Records from a data source:
:::::
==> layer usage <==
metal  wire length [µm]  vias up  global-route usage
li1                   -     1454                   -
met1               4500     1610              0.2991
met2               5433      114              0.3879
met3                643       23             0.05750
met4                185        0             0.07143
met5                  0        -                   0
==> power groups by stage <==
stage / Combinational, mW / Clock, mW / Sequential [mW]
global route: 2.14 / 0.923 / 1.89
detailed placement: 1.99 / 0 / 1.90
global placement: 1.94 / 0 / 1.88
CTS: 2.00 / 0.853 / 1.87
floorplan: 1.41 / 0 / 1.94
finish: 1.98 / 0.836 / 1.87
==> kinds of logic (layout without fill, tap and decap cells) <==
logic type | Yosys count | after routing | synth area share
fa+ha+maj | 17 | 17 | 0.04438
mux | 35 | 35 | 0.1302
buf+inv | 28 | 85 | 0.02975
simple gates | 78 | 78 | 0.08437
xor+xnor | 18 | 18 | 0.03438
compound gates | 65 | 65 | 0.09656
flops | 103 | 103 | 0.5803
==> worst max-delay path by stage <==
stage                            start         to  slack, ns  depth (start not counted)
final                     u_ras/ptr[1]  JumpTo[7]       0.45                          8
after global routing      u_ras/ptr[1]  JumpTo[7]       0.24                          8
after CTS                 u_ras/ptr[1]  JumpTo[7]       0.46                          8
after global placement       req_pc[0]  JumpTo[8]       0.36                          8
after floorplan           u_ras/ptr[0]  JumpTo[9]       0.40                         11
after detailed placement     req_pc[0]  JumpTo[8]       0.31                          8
:::::
→ **Assigned task**
Your answer should consist of the lines above that hold the word "usage", copied exactly.

→ **Answer**
==> layer usage <==
metal  wire length [µm]  vias up  global-route usage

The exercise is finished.